## What is being asked
From the entries below, copy each line in which the word "decap" occurs.

***** Source material

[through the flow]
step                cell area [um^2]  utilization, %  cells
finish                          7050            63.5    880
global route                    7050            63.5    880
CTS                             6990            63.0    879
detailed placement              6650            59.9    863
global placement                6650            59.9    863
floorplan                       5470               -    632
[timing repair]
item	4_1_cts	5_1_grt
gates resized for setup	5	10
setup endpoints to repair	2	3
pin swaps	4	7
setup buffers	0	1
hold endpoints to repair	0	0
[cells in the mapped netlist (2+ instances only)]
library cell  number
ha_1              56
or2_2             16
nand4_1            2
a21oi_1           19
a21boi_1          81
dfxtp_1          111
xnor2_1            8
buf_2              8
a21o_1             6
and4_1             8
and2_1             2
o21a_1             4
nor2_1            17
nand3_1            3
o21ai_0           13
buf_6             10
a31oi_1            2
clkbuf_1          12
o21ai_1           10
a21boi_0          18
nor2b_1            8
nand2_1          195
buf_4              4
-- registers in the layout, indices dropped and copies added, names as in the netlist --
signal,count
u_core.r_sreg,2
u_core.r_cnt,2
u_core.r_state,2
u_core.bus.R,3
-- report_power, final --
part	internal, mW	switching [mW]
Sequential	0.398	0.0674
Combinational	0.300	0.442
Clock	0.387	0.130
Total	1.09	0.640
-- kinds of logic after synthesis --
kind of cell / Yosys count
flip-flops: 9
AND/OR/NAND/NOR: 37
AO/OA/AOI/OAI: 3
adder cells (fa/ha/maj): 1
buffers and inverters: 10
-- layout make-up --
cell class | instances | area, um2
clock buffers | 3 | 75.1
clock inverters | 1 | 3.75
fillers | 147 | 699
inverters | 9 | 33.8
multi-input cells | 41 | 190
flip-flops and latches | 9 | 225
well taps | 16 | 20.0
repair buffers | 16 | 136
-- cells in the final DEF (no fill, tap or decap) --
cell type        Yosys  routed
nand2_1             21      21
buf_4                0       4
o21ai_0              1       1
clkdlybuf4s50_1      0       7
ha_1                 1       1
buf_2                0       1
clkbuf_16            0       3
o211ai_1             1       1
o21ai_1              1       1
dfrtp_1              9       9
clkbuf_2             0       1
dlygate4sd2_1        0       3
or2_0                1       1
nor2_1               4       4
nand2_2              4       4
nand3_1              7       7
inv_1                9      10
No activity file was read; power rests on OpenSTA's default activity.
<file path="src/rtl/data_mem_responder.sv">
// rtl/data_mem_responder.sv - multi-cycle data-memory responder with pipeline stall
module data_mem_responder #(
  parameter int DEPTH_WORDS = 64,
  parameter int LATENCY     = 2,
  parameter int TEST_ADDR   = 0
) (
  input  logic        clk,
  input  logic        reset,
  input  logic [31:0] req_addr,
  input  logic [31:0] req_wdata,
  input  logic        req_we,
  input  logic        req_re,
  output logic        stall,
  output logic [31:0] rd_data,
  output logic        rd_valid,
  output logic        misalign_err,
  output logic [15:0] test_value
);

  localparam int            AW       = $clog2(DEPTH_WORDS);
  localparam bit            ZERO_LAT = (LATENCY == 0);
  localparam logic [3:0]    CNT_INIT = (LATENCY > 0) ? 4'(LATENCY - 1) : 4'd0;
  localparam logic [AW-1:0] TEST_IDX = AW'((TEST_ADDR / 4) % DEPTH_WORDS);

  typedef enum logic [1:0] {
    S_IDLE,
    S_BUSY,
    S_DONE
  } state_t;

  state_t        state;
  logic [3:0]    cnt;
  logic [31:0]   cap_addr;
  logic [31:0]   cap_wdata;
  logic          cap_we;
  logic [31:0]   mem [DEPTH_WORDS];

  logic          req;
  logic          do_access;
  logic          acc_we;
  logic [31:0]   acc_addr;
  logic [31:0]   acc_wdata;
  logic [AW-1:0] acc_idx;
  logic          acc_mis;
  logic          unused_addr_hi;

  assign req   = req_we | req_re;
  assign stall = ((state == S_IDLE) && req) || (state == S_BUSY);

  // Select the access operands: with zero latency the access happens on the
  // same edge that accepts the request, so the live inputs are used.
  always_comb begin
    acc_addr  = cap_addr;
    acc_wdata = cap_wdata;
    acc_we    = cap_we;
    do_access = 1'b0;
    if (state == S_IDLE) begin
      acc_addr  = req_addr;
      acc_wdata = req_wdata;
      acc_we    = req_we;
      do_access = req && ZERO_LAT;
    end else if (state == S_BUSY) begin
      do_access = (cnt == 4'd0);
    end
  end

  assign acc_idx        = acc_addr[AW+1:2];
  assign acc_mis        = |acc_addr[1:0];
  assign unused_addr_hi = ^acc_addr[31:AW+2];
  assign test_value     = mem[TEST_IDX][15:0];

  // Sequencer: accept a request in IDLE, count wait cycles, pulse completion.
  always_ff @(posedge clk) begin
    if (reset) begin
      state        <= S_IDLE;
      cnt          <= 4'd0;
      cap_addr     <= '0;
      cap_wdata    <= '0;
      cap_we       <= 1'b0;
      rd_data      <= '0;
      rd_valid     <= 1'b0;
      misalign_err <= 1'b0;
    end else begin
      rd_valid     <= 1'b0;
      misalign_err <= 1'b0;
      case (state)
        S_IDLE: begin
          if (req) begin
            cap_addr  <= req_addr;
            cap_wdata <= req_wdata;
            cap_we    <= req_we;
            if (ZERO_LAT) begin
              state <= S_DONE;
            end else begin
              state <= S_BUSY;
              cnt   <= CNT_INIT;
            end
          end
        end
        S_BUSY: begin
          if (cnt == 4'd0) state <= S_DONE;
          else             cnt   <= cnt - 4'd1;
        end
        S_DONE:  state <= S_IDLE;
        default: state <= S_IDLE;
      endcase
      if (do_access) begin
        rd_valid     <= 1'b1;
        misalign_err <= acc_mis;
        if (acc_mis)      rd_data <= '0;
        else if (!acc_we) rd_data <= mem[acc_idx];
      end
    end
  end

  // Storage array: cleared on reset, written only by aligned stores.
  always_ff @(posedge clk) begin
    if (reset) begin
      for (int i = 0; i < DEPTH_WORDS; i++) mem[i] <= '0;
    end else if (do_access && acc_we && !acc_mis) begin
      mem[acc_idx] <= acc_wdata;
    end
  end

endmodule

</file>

**********
***** Source material

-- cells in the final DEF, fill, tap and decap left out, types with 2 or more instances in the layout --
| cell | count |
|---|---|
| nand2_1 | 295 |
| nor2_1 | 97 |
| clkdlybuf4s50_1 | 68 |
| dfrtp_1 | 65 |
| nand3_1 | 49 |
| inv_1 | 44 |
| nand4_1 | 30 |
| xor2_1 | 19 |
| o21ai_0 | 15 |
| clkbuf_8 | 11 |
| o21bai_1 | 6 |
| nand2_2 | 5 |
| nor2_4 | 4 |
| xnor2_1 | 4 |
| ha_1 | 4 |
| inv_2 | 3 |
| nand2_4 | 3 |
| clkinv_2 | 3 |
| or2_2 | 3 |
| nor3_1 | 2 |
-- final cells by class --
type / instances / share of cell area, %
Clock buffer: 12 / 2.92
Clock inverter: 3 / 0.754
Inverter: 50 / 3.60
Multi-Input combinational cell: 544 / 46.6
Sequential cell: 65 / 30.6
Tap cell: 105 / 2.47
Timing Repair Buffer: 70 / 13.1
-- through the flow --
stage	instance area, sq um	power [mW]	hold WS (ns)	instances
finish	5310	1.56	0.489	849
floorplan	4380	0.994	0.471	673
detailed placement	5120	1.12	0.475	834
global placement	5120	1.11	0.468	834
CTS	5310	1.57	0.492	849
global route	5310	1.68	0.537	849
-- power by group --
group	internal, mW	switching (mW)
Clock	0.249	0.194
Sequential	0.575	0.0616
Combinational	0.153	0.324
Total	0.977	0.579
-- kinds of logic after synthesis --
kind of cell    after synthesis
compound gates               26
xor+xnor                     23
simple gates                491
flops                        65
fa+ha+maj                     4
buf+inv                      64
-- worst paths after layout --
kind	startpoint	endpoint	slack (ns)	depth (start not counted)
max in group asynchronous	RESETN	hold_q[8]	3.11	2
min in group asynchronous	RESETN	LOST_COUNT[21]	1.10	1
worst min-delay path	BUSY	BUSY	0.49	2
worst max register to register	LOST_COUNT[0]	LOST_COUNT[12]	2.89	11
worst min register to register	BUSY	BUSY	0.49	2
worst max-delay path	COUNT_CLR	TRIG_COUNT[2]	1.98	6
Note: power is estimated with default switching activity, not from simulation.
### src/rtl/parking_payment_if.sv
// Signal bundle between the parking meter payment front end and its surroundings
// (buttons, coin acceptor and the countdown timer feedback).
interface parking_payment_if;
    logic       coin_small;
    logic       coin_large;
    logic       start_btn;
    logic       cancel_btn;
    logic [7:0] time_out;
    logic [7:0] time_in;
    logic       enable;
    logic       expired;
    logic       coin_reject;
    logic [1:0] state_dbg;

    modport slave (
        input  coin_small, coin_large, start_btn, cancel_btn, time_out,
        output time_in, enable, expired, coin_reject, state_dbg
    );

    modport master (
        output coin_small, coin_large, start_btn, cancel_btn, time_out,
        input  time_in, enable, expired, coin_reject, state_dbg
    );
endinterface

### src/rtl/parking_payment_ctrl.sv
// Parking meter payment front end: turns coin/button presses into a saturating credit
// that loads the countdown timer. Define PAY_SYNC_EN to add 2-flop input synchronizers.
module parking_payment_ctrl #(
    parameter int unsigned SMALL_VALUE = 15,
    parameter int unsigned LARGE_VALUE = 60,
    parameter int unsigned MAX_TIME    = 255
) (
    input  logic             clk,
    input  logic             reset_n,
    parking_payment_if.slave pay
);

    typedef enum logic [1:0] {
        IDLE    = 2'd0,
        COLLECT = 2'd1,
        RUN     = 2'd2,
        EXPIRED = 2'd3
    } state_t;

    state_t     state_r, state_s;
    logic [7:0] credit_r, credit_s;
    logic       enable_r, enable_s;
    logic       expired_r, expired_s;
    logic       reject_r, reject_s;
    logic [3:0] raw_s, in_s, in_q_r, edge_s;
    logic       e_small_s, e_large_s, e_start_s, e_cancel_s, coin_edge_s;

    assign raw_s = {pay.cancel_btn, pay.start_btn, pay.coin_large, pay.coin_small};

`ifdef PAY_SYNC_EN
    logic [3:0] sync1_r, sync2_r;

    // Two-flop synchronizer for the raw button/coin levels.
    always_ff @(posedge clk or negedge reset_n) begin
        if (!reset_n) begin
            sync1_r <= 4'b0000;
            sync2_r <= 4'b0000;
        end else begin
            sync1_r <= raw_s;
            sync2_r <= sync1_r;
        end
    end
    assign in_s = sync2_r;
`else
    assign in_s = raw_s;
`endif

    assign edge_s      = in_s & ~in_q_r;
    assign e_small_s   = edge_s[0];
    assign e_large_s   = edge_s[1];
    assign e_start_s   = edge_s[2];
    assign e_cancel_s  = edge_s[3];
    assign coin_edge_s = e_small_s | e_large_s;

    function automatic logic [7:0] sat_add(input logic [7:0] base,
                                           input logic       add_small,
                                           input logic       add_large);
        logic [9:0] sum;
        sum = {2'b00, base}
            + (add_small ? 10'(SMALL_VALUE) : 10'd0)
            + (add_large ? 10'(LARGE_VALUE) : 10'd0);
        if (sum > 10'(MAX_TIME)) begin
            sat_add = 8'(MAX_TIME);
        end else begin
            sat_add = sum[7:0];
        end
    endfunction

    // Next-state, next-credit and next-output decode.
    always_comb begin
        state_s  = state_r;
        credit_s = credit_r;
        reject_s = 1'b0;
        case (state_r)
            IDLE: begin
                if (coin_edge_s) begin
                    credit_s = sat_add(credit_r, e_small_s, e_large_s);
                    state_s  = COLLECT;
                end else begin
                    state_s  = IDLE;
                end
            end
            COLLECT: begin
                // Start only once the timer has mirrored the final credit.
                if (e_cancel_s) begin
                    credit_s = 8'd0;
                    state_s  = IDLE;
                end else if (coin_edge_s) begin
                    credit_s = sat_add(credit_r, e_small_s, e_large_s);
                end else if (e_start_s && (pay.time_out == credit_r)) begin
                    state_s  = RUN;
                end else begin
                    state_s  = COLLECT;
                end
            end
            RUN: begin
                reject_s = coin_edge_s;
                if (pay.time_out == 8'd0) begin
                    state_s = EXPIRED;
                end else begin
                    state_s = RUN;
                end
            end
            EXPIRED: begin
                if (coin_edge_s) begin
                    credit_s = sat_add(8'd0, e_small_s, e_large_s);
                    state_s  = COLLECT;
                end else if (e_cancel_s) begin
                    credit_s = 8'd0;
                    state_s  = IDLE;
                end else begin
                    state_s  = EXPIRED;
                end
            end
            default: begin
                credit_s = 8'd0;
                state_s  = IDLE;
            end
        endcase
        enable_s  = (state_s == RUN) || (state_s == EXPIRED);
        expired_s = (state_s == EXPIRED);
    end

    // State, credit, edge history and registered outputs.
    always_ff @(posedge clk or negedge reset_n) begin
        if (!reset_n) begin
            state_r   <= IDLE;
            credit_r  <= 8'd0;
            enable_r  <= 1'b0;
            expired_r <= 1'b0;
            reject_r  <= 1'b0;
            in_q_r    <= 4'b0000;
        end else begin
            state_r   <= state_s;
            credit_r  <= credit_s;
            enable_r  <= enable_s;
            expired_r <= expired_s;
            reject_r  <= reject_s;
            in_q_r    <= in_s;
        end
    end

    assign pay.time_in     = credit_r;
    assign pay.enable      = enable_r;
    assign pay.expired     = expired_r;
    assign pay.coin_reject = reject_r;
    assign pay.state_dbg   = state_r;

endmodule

**********

## Written solution
-- cells in the final DEF (no fill, tap or decap) --
-- cells in the final DEF, fill, tap and decap left out, types with 2 or more instances in the layout --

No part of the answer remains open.